Joe Biden’s selection of Kamala Harris, the daughter of a Jamaican father and a South Asian mother, both immigrants, is both historic and inspiring.

Biden had an embarrassment of riches among his options. Any of the women among the top contenders, including other Black and Asian women, could have been an impressive choice.

But, Harris comes with the benefit of being tough as nails, a true fighter, and one who has already been tested in this cycle on the trail.

But, it’s important to assess not only the impact of her policy positions and credentials, but also the cultural resonance of her selection. She is the first Black woman in such a position on a major party ticket, one who embraces her mixed race heritage. That comes with important advantages, but also some complexities.
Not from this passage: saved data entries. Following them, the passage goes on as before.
Context: an optimization exercise on an open-source flow, tuned for small area, a short achievable clock period and few clock cycles per item. The choices shown serve that exercise and are no tape-out recipe. The RTL was checked by simulation tests, not by an equivalence proof against the original design. No activity file was given, so power comes from the tool's default toggle rates.

==> flow/design.v <==
package stl_pkg;
	localparam int TEXT_MAX_DEF = 256;
	localparam int RQ_DEPTH = 3;
	localparam logic [3:0] K_TEXT    = 4'd0;
	localparam logic [3:0] K_NAME    = 4'd1;
	localparam logic [3:0] K_NUMBER  = 4'd2;
	localparam logic [3:0] K_STRING  = 4'd3;
	localparam logic [3:0] K_SYMBOL  = 4'd4;
	localparam logic [3:0] K_EQ      = 4'd5;
	localparam logic [3:0] K_GE      = 4'd6;
	localparam logic [3:0] K_LE      = 4'd7;
	localparam logic [3:0] K_NEWLINE = 4'd8;
	localparam logic [3:0] K_LINE    = 4'd9;
	typedef struct packed {
		logic lf;       
		logic letter;   
		logic digit;    
		logic und;      
		logic dot;      
		logic dq;       
		logic sq;       
		logic bsl;      
		logic eq;       
		logic cmpch;    
		logic sym;      
		logic lf_sym;   
		logic rb;       
	} cls_t;
endpackage
import stl_pkg::*;
module stl_lexer #(
	parameter int TEXT_MAX = stl_pkg::TEXT_MAX_DEF
) (
	input  logic        clk,
	input  logic        arst_n,
	input  logic        in_v,
	input  logic [7:0]  in_c,
	input  logic        in_end,
	input  logic        in_nl,
	input  stl_pkg::cls_t cls,
	input  logic [2:0]  q_v,
	input  logic        num_pend,
	output logic        consume,
	output logic [1:0]  push_cnt,
	output logic [3:0]  r0_kind,
	output logic [8:0]  r0_val,
	output logic [3:0]  r1_kind,
	output logic [8:0]  r1_val,
	output logic [47:0] mant,
	output logic [3:0]  frac
);
	localparam int CNT_W = $clog2(TEXT_MAX + 1);
	localparam logic [CNT_W-1:0] CNT_MAX = CNT_W'(TEXT_MAX);
	localparam logic [47:0] MANT_MAX = {48{1'b1}};
	localparam logic [47:0] SAT_K    = 48'd28147497671065;   
	function automatic logic [47:0] mul10_add(input logic [47:0] x, input logic [3:0] d);
		logic [50:0] a, b, g, p, gg, pp, y;
		logic        cin;
		cin = d[3];
		a   = {1'b0, x, (d[3] ? 2'b11 : d[2:1])};
		b   = {3'b0, x};
		g   = a & b;
		p   = a ^ b;
		gg  = g;
		pp  = p;
		gg[0] = g[0] | (p[0] & cin);
		for (int l = 0; l < 6; l++) begin
			for (int i = 50; i >= 0; i--) begin
				if (((i >> l) & 1) == 1 && ((i >> l) << l) >= 1) begin
					gg[i] = gg[i] | (pp[i] & gg[((i >> l) << l) - 1]);
					pp[i] = pp[i] & pp[((i >> l) << l) - 1];
				end
			end
		end
		y[0] = p[0] ^ cin;
		for (int i = 1; i < 51; i++) begin
			y[i] = p[i] ^ gg[i - 1];
		end
		mul10_add = (x > SAT_K || (x == SAT_K && d[3:1] >= 3'd3)) ? MANT_MAX
			: {y[46:0], d[0]};
	endfunction
	function automatic logic [7:0] decode_escape(input logic [7:0] c);
		logic [7:0] r;
		unique case (c)
			8'h30: r = 8'h00;
			8'h62: r = 8'h08;
			8'h6E: r = 8'h0A;
			8'h72: r = 8'h0D;
			8'h74: r = 8'h09;
			default: r = c;
		endcase
		decode_escape = r;
	endfunction
	logic             m_name_q, m_int_q, m_frac_q, m_str_q, m_cmp_q;
	logic             m_name_n, m_int_n, m_frac_n, m_str_n, m_cmp_n;
	logic             m_idle;
	logic             sq_q, sq_n;      
	logic [1:0]       cmp_q, cmp_n;    
	logic             esc_q, esc_n;
	logic [47:0]      digit_q, digit_n;
	logic [3:0]       frac_q, frac_n;
	logic [CNT_W-1:0] text_q, text_n;
	logic [7:0]       c;
	logic [8:0]       cmp_val;
	logic [47:0]      digit_add;
	logic [CNT_W-1:0] text_inc;
	logic [3:0]       frac_inc;
	logic             run_idle;
	logic             ra_v, rb_v;
	logic [3:0]       ra_k, rb_k;
	logic [8:0]       ra_b, rb_b;
	logic             two, stall;
	assign c       = in_c;
	assign cmp_val = {7'b0001111, cmp_q};
	assign m_idle  = !(m_name_q || m_int_q || m_frac_q || m_str_q || m_cmp_q);
	assign mant = digit_q;
	assign frac = frac_q;
	always_comb begin
		two = (m_name_q && cls.lf_sym) || ((m_int_q || m_frac_q || m_cmp_q) && cls.rb);
		stall = q_v[2] || (q_v[1] && two) ||
			(num_pend && cls.digit && (m_idle || m_cmp_q));
		consume = in_v && !stall;
	end
	always_comb begin
		digit_add = mul10_add(digit_q, c[3:0]);
		text_inc  = (text_q < CNT_MAX) ? text_q + CNT_W'(1) : text_q;
		frac_inc  = (frac_q != 4'd15) ? frac_q + 4'd1 : frac_q;
		m_name_n = m_name_q;
		m_int_n  = m_int_q;
		m_frac_n = m_frac_q;
		m_str_n  = m_str_q;
		m_cmp_n  = m_cmp_q;
		sq_n     = sq_q;
		cmp_n    = cmp_q;
		esc_n    = esc_q;
		digit_n  = digit_q;
		frac_n   = frac_q;
		text_n   = text_q;
		run_idle = 1'b0;
		ra_v     = 1'b0;
		rb_v     = 1'b0;
		ra_k     = K_TEXT;
		ra_b     = 9'd0;
		rb_k     = K_TEXT;
		rb_b     = 9'd0;
		if (in_end) begin
			if (m_name_q) begin
				ra_v = 1'b1;
				ra_k = K_NAME;
				ra_b = 9'(text_q);
			end
			if (m_int_q || m_frac_q) begin
				ra_v = 1'b1;
				ra_k = K_NUMBER;
			end
			if (m_str_q) begin
				ra_v = 1'b1;
				ra_k = K_STRING;
				ra_b = 9'(text_q);
			end
			if (m_cmp_q) begin
				ra_v = 1'b1;
				ra_k = K_SYMBOL;
				ra_b = cmp_val;
			end
			m_name_n = 1'b0;
			m_int_n  = 1'b0;
			m_frac_n = 1'b0;
			m_str_n  = 1'b0;
			m_cmp_n  = 1'b0;
			esc_n    = 1'b0;
		end else begin
			if (m_idle) begin
				run_idle = 1'b1;
			end
			if (m_name_q) begin
				if (cls.letter || cls.digit || cls.und) begin
					text_n = text_inc;
					ra_v   = 1'b1;
					ra_k   = K_TEXT;
					ra_b   = {1'b0, c};
				end else begin
					ra_v     = 1'b1;
					ra_k     = K_NAME;
					ra_b     = 9'(text_q);
					run_idle = 1'b1;
				end
			end
			if (m_int_q) begin
				if (cls.digit) begin
					digit_n = digit_add;
				end else if (cls.dot) begin
					m_int_n  = 1'b0;
					m_frac_n = 1'b1;
				end else begin
					ra_v     = 1'b1;
					ra_k     = K_NUMBER;
					run_idle = 1'b1;
				end
			end
			if (m_frac_q) begin
				if (cls.digit) begin
					digit_n = digit_add;
					frac_n  = frac_inc;
				end else begin
					ra_v     = 1'b1;
					ra_k     = K_NUMBER;
					run_idle = 1'b1;
				end
			end
			if (m_str_q) begin
				if (esc_q) begin
					esc_n  = 1'b0;
					text_n = text_inc;
					ra_v   = 1'b1;
					ra_k   = K_TEXT;
					ra_b   = {1'b0, decode_escape(c)};
				end else if (sq_q ? cls.sq : cls.dq) begin
					ra_v    = 1'b1;
					ra_k    = K_STRING;
					ra_b    = 9'(text_q);
					m_str_n = 1'b0;
				end else if (cls.bsl) begin
					esc_n = 1'b1;
				end else begin
					text_n = text_inc;
					ra_v   = 1'b1;
					ra_k   = K_TEXT;
					ra_b   = {1'b0, c};
				end
			end
			if (m_cmp_q) begin
				m_cmp_n = 1'b0;
				ra_v    = 1'b1;
				if (cls.eq) begin
					if (cmp_q == 2'b01) begin
						ra_k = K_EQ;
					end else if (cmp_q == 2'b10) begin
						ra_k = K_GE;
					end else begin
						ra_k = K_LE;
					end
				end else begin
					ra_k     = K_SYMBOL;
					ra_b     = cmp_val;
					run_idle = 1'b1;
				end
			end
			if (run_idle) begin
				m_name_n = 1'b0;
				m_int_n  = 1'b0;
				m_frac_n = 1'b0;
				m_str_n  = 1'b0;
				m_cmp_n  = 1'b0;
				if (cls.lf) begin
					rb_v = 1'b1;
					rb_k = in_nl ? K_NEWLINE : K_LINE;
				end else if (cls.letter) begin
					m_name_n = 1'b1;
					text_n   = CNT_W'(1);
					rb_v     = 1'b1;
					rb_k     = K_TEXT;
					rb_b     = {1'b0, c};
				end else if (cls.digit) begin
					m_int_n = 1'b1;
					digit_n = {44'd0, c[3:0]};
					frac_n  = 4'd0;
				end else if (cls.dq || cls.sq) begin
					m_str_n = 1'b1;
					sq_n    = cls.sq;
					esc_n   = 1'b0;
					text_n  = '0;
				end else if (cls.cmpch) begin
					m_cmp_n = 1'b1;
					cmp_n   = c[1:0];
				end else if (cls.sym) begin
					rb_v = 1'b1;
					rb_k = K_SYMBOL;
					rb_b = {1'b0, c};
				end
			end
		end
		if (ra_v) begin
			r0_kind  = ra_k;
			r0_val   = ra_b;
			r1_kind  = rb_k;
			r1_val   = rb_b;
			push_cnt = !consume ? 2'd0 : rb_v ? 2'd2 : 2'd1;
		end else begin
			r0_kind  = rb_k;
			r0_val   = rb_b;
			r1_kind  = rb_k;
			r1_val   = rb_b;
			push_cnt = (consume && rb_v) ? 2'd1 : 2'd0;
		end
	end
	always_ff @(posedge clk or negedge arst_n) begin
		if (!arst_n) begin
			m_name_q <= 1'b0;
			m_int_q  <= 1'b0;
			m_frac_q <= 1'b0;
			m_str_q  <= 1'b0;
			m_cmp_q  <= 1'b0;
		end else if (consume) begin
			m_name_q <= m_name_n;
			m_int_q  <= m_int_n;
			m_frac_q <= m_frac_n;
			m_str_q  <= m_str_n;
			m_cmp_q  <= m_cmp_n;
		end
	end
	always_ff @(posedge clk) begin
		if (consume) begin
			sq_q    <= sq_n;
			cmp_q   <= cmp_n;
			esc_q   <= esc_n;
			digit_q <= digit_n;
			frac_q  <= frac_n;
			text_q  <= text_n;
		end
	end
endmodule
import stl_pkg::*;
module stl_res_fifo (
	input  logic        clk,
	input  logic        arst_n,
	input  logic [1:0]  push_cnt,
	input  logic [3:0]  r0_kind,
	input  logic [8:0]  r0_val,
	input  logic [3:0]  r1_kind,
	input  logic [8:0]  r1_val,
	output logic [2:0]  q_v,
	output logic        num_pend,
	output logic        out_valid,
	input  logic        out_stall,
	output logic [3:0]  head_kind,
	output logic [8:0]  head_val,
	output logic        head_num,
	output logic        head_len,
	output logic [19:0] head_line
);
	localparam logic [19:0] LINE_MAX = {20{1'b1}};
	function automatic logic is_num(input logic [3:0] k);
		is_num = k == K_NUMBER;
	endfunction
	function automatic logic is_len(input logic [3:0] k);
		is_len = k == K_NAME || k == K_STRING;
	endfunction
	logic [2:0]   v_q;
	logic [12:0]  e_q [0:2];    
	logic [19:0]  line_q;
	logic         num_q;
	logic         ov_q, hnum_q, hlen_q;
	logic         pop;
	logic         p1, p2;       
	logic [12:0]  r0, r1;
	logic [2:0]   v_s, v_p;     
	logic [12:0]  e_s [0:2];
	logic [12:0]  e_p [0:2];
	logic [3:0]   hk_s, hk_p;   
	logic         inc_s, inc_p;
	logic [19:0]  line_inc;
	assign out_valid = ov_q;
	assign pop       = v_q[0] && (!out_stall || e_q[0][12:9] == K_LINE);
	assign head_kind = e_q[0][12:9];
	assign head_val  = e_q[0][8:0];
	assign head_num  = hnum_q;
	assign head_len  = hlen_q;
	assign head_line = line_q;
	assign num_pend  = num_q;
	assign q_v       = v_q;
	always_comb begin
		p1 = push_cnt != 2'd0;
		p2 = push_cnt == 2'd2;
		r0 = {r0_kind, r0_val};
		r1 = {r1_kind, r1_val};
		v_s[0] = v_q[0] || p1;
		v_s[1] = v_q[1] || (v_q[0] && p1) || p2;
		v_s[2] = v_q[2] || (v_q[1] && p1) || (v_q[0] && p2);
		e_s[0] = v_q[0] ? e_q[0] : r0;
		e_s[1] = v_q[1] ? e_q[1] : (v_q[0] ? r0 : r1);
		e_s[2] = v_q[2] ? e_q[2] : (v_q[1] ? r0 : r1);
		v_p[0] = v_q[1] || p1;
		v_p[1] = v_q[2] || (v_q[1] && p1) || p2;
		v_p[2] = (v_q[2] && p1) || (v_q[1] && p2);
		e_p[0] = v_q[1] ? e_q[1] : r0;
		e_p[1] = v_q[2] ? e_q[2] : (v_q[1] ? r0 : r1);
		e_p[2] = v_q[2] ? r0 : r1;
		hk_s  = e_s[0][12:9];
		hk_p  = e_p[0][12:9];
		inc_s = !v_q[0] && p1 && r0_kind[3];
		inc_p = v_q[1] ? e_q[1][12] : (p1 && r0_kind[3]);
		line_inc = (line_q != LINE_MAX) ? line_q + 20'd1 : line_q;
	end
	always_ff @(posedge clk or negedge arst_n) begin
		if (!arst_n) begin
			v_q    <= '0;
			ov_q   <= 1'b0;
			line_q <= 20'd1;
			num_q  <= 1'b0;
		end else begin
			if (pop) begin
				v_q    <= v_p;
				ov_q   <= v_p[0] && hk_p != K_LINE;
				line_q <= inc_p ? line_inc : line_q;
			end else begin
				v_q    <= v_s;
				ov_q   <= v_s[0] && hk_s != K_LINE;
				line_q <= inc_s ? line_inc : line_q;
			end
			num_q <= (num_q && !(pop && e_q[0][12:9] == K_NUMBER)) ||
				(p1 && r0_kind == K_NUMBER);
		end
	end
	always_ff @(posedge clk) begin
		for (int i = 0; i < 3; i++) begin
			e_q[i] <= pop ? e_p[i] : e_s[i];
		end
		hnum_q <= pop ? is_num(hk_p) : is_num(hk_s);
		hlen_q <= pop ? is_len(hk_p) : is_len(hk_s);
	end
endmodule
import stl_pkg::*;
module script_token_lexer_top #(
	parameter int TEXT_MAX = stl_pkg::TEXT_MAX_DEF
) (
	input  logic              clk,
	input  logic              arst_n,
	input  logic              in_valid,
	output logic              in_stall,
	input  logic [8:0]        in_item,
	output logic              out_valid,
	input  logic              out_stall,
	output logic [92:0]       out_item,
	input  logic              cfg_valid,
	output logic              cfg_ready,
	input  logic              cfg_data
);
	function automatic stl_pkg::cls_t classify(input logic [7:0] c, input logic is_end);
		stl_pkg::cls_t k;
		logic sym;
		unique case (c)
			8'h2B, 8'h2D, 8'h2A, 8'h2F, 8'h25, 8'h2C, 8'h3B, 8'h3A,
			8'h28, 8'h29, 8'h5B, 8'h5D, 8'h7B, 8'h7D: sym = 1'b1;
			default: sym = 1'b0;
		endcase
		k.lf     = c == 8'h0A;
		k.letter = (c >= 8'h61 && c <= 8'h7A) || (c >= 8'h41 && c <= 8'h5A);
		k.digit  = c >= 8'h30 && c <= 8'h39;
		k.und    = c == 8'h5F;
		k.dot    = c == 8'h2E;
		k.dq     = c == 8'h22;
		k.sq     = c == 8'h27;
		k.bsl    = c == 8'h5C;
		k.eq     = c == 8'h3D;
		k.cmpch  = c == 8'h3D || c == 8'h3C || c == 8'h3E;
		k.sym    = sym;
		k.lf_sym = k.lf || sym;
		k.rb     = k.lf || k.letter || sym;
		classify = is_end ? '0 : k;
	endfunction
	logic        nl_en_q;
	logic        in_v_q;
	logic [7:0]  in_c_q;
	logic        in_end_q;
	logic        in_nl_q;
	stl_pkg::cls_t in_cls_q;
	logic        accept;
	logic        consume;
	logic [2:0]  q_v;
	logic        num_pend;
	logic [1:0]  push_cnt;
	logic [3:0]  r0_kind, r1_kind;
	logic [8:0]  r0_val, r1_val;
	logic [47:0] mant;
	logic [3:0]  frac;
	logic [3:0]  head_kind;
	logic [8:0]  head_val;
	logic [19:0] head_line;
	logic        is_num, is_len;
	assign cfg_ready = 1'b1;
	assign in_stall  = in_v_q && !consume;
	assign accept    = in_valid && !in_stall;
	always_ff @(posedge clk or negedge arst_n) begin
		if (!arst_n) begin
			nl_en_q <= 1'b0;
			in_v_q  <= 1'b0;
		end else begin
			if (cfg_valid) begin
				nl_en_q <= cfg_data;
			end
			in_v_q <= accept || (in_v_q && !consume);
		end
	end
	always_ff @(posedge clk) begin
		if (accept) begin
			in_c_q   <= in_item[8:1];
			in_end_q <= in_item[0];
			in_nl_q  <= nl_en_q;
			in_cls_q <= classify(in_item[8:1], in_item[0]);
		end
	end
	stl_lexer #(
		.TEXT_MAX(TEXT_MAX)
	) u_lexer (
		.clk      (clk),
		.arst_n   (arst_n),
		.in_v     (in_v_q),
		.in_c     (in_c_q),
		.in_end   (in_end_q),
		.in_nl    (in_nl_q),
		.cls      (in_cls_q),
		.q_v      (q_v),
		.num_pend (num_pend),
		.consume  (consume),
		.push_cnt (push_cnt),
		.r0_kind  (r0_kind),
		.r0_val   (r0_val),
		.r1_kind  (r1_kind),
		.r1_val   (r1_val),
		.mant     (mant),
		.frac     (frac)
	);
	stl_res_fifo u_fifo (
		.clk      (clk),
		.arst_n   (arst_n),
		.push_cnt (push_cnt),
		.r0_kind  (r0_kind),
		.r0_val   (r0_val),
		.r1_kind  (r1_kind),
		.r1_val   (r1_val),
		.q_v      (q_v),
		.num_pend (num_pend),
		.out_valid(out_valid),
		.out_stall(out_stall),
		.head_kind(head_kind),
		.head_val (head_val),
		.head_num (is_num),
		.head_len (is_len),
		.head_line(head_line)
	);
	assign out_item = {head_kind, is_len ? 8'd0 : head_val[7:0],
		is_num ? mant : 48'd0, is_num ? frac : 4'd0,
		is_len ? head_val : 9'd0, head_line};
endmodule
==> flow/flow/run.sh <==
#!/bin/bash
# Layout flow: the standard flow, with the port buffers that placement
# inserts made plain buffers (sky130_fd_sc_hd__buf_2) instead of the
# delay cells buffer_ports picks by default. Everything else is the
# standard flow (standard.sh), synthesis included.
set -e
cp standard.sh standard_sh_copy.txt
export BUFFER_PORTS_ARGS="-buffer_cell sky130_fd_sc_hd__buf_2"
bash standard.sh > standard.log 2>&1
==> flow/standard.sh <==
#!/bin/bash
# synth_recipe.tcl (not shown) runs the flow's synth.tcl, then flattens the netlist and writes it again
# the make line also repeats each setting of config.mk as NAME=value (left out here)
make -C /OpenROAD-flow-scripts/flow DESIGN_CONFIG=/design/flow/config.mk WORK_HOME=/design/flow/orfs CLKGATE_MAP_FILE= SYNTH_SCRIPT=/design/flow/synth_recipe.tcl "${@:-finish}"
==> flow/config.mk <==
export PLATFORM = sky130hd
export DESIGN_NAME = script_token_lexer_top
export DESIGN_NICKNAME = script_token_lexer_top
export VERILOG_FILES = /design/flow/design.v
export SDC_FILE = /design/flow/constraint.sdc
export NUM_CORES = 4
export LEC_CHECK = 0
export CAP_MARGIN = 20
export CORE_MARGIN = 2
export CORE_UTILIZATION = 65
export CTS_BUF_LIST = sky130_fd_sc_hd__clkbuf_4 sky130_fd_sc_hd__clkbuf_8
export SETUP_SLACK_MARGIN = 2.5
export SLEW_MARGIN = 20
==> flow/constraint.sdc <==
create_clock -name core_clock -period 5.0 [get_ports {clk}]
set_input_delay 1.0000 -clock core_clock [delete_from_list [all_inputs] [get_ports {clk}]]
set_output_delay 1.0000 -clock core_clock [all_outputs]
set_load 0.01 [all_outputs]
==> impl_metrics.yaml, run 1 <==
synthesis:
  synth_compound_area_share_pct: 23.2
  synth_cells: 1253
  synth_edf_count: 110
  synth-simple-area-share_pct: 20.8
  synth_fa_ha_area_share_pct: 6.37
  synth_ff_type: "edfxtp_1"
  synth_xor_area_share_pct: 5.03
  synth_cell_types: 99
  syn_nets: 1322
  yosys_warnings: 6
  synth_top_family_by_area: "compound AO/OA/AOI/OAI gates"
  yosysSeqAreaShare_pct: 39.7
  avgSynthCellArea_um2: 9.03
  synth.area.mux_share_pct: 1.38
  async_flop_share_pct: 19.9
  ys_seq_elements: 161
  syn_area_um2: 11300
clock_tree:
  ctsHtreeMaxLevel: 4
  clkLatencyLatePin_ps: 500
  clock_path_buffers: 2
  clk_pin_slew_worst_paths_ps: 110
  ctsRootBufferMaster: "clkbuf_8"
  cts.sinks: 161
  cts_tree: "built"
  cts_buffers: 17
global_route:
  grt_pass1_vias: 9946
  grt_pass1_wl_mm: 51.1
  grt_max_degree: 65
  grt_overflow: 0
  gr-usage-all-layers_pct: 35.1
  antenna_found_initial: 0
worst_setup_path:
  slowest_delay_ps: 420
  cp-end-kind: "register"
  crit_chain: "or2_1, ha_2, a21oi_2, fa_2, nor2b_4, o2111ai_2, a211o_1, a2111oi_4, buf_4, o211ai_4, nand2_4, a31oi_1, xor2_1, a21oi_1"
  worst-path-max-fanout: 7
  cp.required_ps: 5240
  start_kind: "register"
  path_class: "register to register"
  critical_path_arrival_ps: 3640
  cpMaxStageDelayCell: "fa_2"
place:
  dp_hpwl_mm: 19.8
  post-place-ws_ps: 1290
  gp_congestion: 0.926
  io_buffers: 109
routing:
  wl_per_cell_um: 23.2
  drt_first_iter_violations: 1777
  vias: 12200
  vias_per_cell: 7.07
  ant_nets: 0
  routed_wl_mm: 40.0
  first_pass_iters: 18
  drc: 0
sta:
  slew_headroom_pct: 51.4
  skew_ps: 17.4
  fin_ws_ps: 1600
  rsz0062_at_grt: "true"
  finalSetupViolations: 0
  timing.final.crit_share_pct: 68.1
  fin_crit_ps: 3400
  clock.fmax_mhz: 294
  worst_slew_pin_slew_ps: 729
  tns_ps: 0
  finalHoldViolCount: 0
  slew_violations: 0
pwr:
  clockPowerShare_pct: 10.3
  leakage_nw: 6.30
  ir_worst_vdd_mv: 0.532
  combPwrFrac_pct: 64.9
  total_power_mw: 10.6
  netSwitchingFraction_pct: 48.1
  powerDensity_nw_per_um2: 705
  p_int_mw: 5.52
  power_switching_mw: 5.12
  p_seq_share_pct: 24.9
floorplan:
  die_h_um: 136
  die-area_um2: 18500
  initial_core_util_pct: 65.8
  die_w_um: 136
  rows: 48
  io_pins: 111
  core_area_um2: 17200
status:
  status: "no timing/DRC/antenna violations"
finish:
  regArea_um2: 4500
  multi_input_area_um2: 7560
  fin_nets: 1556
  fillers: 820
  antennaDiodeCount: 0
  area_growth_pct: 33.6
  drive_above_1_share_pct: 35.3
min_path:
  hold_class: "register to register"
job:
  maxCapViolCount: 0
-- worst max-delay path: cells and delay by family, from the launching register on --
| family | cells | cell delay, ps |
|---|---|---|
| simple gates | 3 | 460 |
| xor+xnor | 1 | 230 |
| fa+ha+maj | 2 | 600 |
| buf+inv | 1 | 190 |
| compound gates | 7 | 1250 |
| flops | 1 | 410 |
-- cells in the final DEF (no fill, tap or decap), types with 7 or more instances in the layout --
| cell type | count |
|---|---|
| buf_4 | 118 |
| edfxtp_1 | 110 |
| buf_2 | 108 |
| nand2_1 | 107 |
| nor2_1 | 82 |
| a21oi_1 | 77 |
| o21ai_0 | 70 |
| and2_1 | 66 |
| ha_1 | 46 |
| buf_6 | 46 |
| nand3_1 | 31 |
| a21oi_2 | 31 |
| xor2_1 | 28 |
| xnor2_1 | 28 |
| dfrtp_1 | 25 |
| inv_1 | 24 |
| nand4_1 | 22 |
| a21o_1 | 21 |
| o21ai_1 | 18 |
| dfxtp_1 | 18 |
| clkbuf_8 | 17 |
| nor3_1 | 16 |
| nor2b_1 | 15 |
| nand2b_1 | 13 |
| a31oi_1 | 13 |
| o21a_1 | 11 |
| and3_1 | 11 |
| o21ai_2 | 10 |
| mux2i_1 | 10 |
| o22ai_1 | 10 |
| nand2_4 | 8 |
| nor2_4 | 8 |
| xnor2_2 | 8 |
| nor4_1 | 7 |
-- final timing paths --
kind	depth (start not counted)	slack (ps)	start	endpoint
max in group asynchronous	1	3920	arst_n	u_lexer.m_str_q
hold / removal	2	500	u_fifo.e_q[2][12]	u_fifo.e_q[2][12]
setup / recovery	14	1600	in_c_q[3]	u_lexer.digit_q[44]
min in group asynchronous	1	540	arst_n	u_fifo.v_q[1]
setup reg to reg	14	1600	in_c_q[3]	u_lexer.digit_q[44]
hold reg to reg	2	500	u_fifo.e_q[2][12]	u_fifo.e_q[2][12]
-- synth_stat cells, drive strengths merged (19+ instances only) --
library cell / count / area (µm²)
xnor2: 36 / 315
nand4: 22 / 138
o21ai: 102 / 514
nor2: 96 / 363
ha: 48 / 601
a21o: 21 / 158
a21oi: 114 / 582
dfrtp: 31 / 776
a31oi: 20 / 131
nand3: 35 / 175
edfxtp: 110 / 3300
inv: 27 / 101
and2: 70 / 438
xor2: 29 / 254
buf: 19 / 103
nand2: 124 / 468
nor3: 23 / 115
dfxtp: 19 / 380
clkbuf: 51 / 191
-- state kept, by name (all words and copies together) (netlist names), 2 cells and up --
signal,cells
in_c_q,8
in_cls_q,13
u_fifo.e_q,39
u_fifo.line_q,20
u_fifo.v_q,3
u_lexer.cmp_q,2
u_lexer.digit_q,48
u_lexer.frac_q,4
u_lexer.text_q,9
-- what timing repair did --
item | CTS | global route
setup endpoints to repair | 214 | 115
buffers inserted | 80 | 75
hold buffers | 0 | 0
gates resized for setup | 148 | 157
cloned | 4 | 3
pin swaps | 67 | 116
-- power groups by stage --
stage               combinational [mW]  sequential [mW]  clock [mW]
global placement                  4.29             2.67           0
floorplan                         3.55             2.41           0
detailed placement                4.38             2.68           0
global route                      7.26             2.68        1.14
finish                            6.90             2.65        1.09
CTS                               5.34             2.57        1.08
-- routing by layer --
layer,GRT usage [%],part of all wire [%],vias to the layer above
li1,-,-,5148
met1,48.9,37,5688
met2,54.5,46,1085
met3,6.82,12,273
met4,13.3,5.2,0
met5,0,0,-
-- layout make-up --
| cell class | count | area share, % |
|---|---|---|
| Inverter | 29 | 0.779 |
| Multi-Input combinational cell | 994 | 50.1 |
| Clock buffer | 17 | 1.55 |
| Clock inverter | 15 | 1.41 |
| Sequential cell | 161 | 29.8 |
| Tap cell | 225 | 1.86 |
| Timing Repair Buffer | 284 | 14.5 |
First, let me condition all that follows by plainly asserting this: I wish that policy was the primary driver of all our electoral decisions, and that personality, personal story and passions were minimal considerations. But wishful thinking is precisely what that is. Unfortunately, sadly, the presentation of a candidate matters to an enormous degree in our elections.

That said, one thing Harris brings to the ticket is the enthusiasm she generates, and that is no small thing. One misstep Hillary Clinton made in 2016 was the selection of Tim Kaine as her running mate. No matter how nice a person he was or how strong his résumé or how great the chemistry was between the two, his selection as her vice president plopped down like a wet rag. There was no real enthusiasm around the pick.
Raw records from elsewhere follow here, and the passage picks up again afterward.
This is an optimization exercise on Yosys and OpenROAD, whose aim is small area, not a production implementation.
In this exercise RTL edits were held to simulation tests only and were not proved equivalent to the original.
No activity file was given, so power comes from the tool's default toggle rates. No driver is modelled on the clock port, so clocking that relies on it looks cheaper here than on a real chip.

Setup of build 83:
==> flow/design.v <==
module skew_line #(
    parameter int unsigned WIDTH = 8,
    parameter int unsigned DEPTH = 1
) (
    input  logic             clk,
    input  logic [WIDTH-1:0] i_d,
    output logic [WIDTH-1:0] o_q
);
    logic [DEPTH*WIDTH-1:0]     r_sr;
    logic [(DEPTH+1)*WIDTH-1:0] w_nx;
    assign w_nx = {r_sr, i_d};
    always_ff @(posedge clk) begin
        r_sr <= w_nx[DEPTH*WIDTH-1:0];
    end
    assign o_q = r_sr[DEPTH*WIDTH-1 -: WIDTH];
endmodule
Harris arrives with an abundance of enthusiasm, sorely needed by Biden, especially among those who relish inclusion. She is a smart, accomplished woman who will no doubt appeal to many other women, particularly when the inevitable sexist attacks begins.

But sexism is a stubborn and insidious thing in society, and the benefit the ticket gets from her being a woman may be counterbalanced by the shadowy gender bias that helped undermine Clinton.

Harris’s mixed-race, daughter-of-immigrants, interracial (her husband is white) marriage story also has appeal, particularly in America’s big liberal cities that attract many immigrants. She is also multiracial at a time when numbers of people identifying as such are on the ascent, especially in the West, where Harris is from.

In the South, her amazing, very American story, could find some resistance from those who look askance at it, even if they never verbalize it. The southern states, with the notable exceptions of Texas and Florida, have the fewest immigrants and their residents are the most opposed to interracial marriage.

Most southern states aren’t swing states, but it seems to me that while voting matters most within states, the amorphous “feelings” people get about a candidate, positive or negative, transcend states and wash over the whole country.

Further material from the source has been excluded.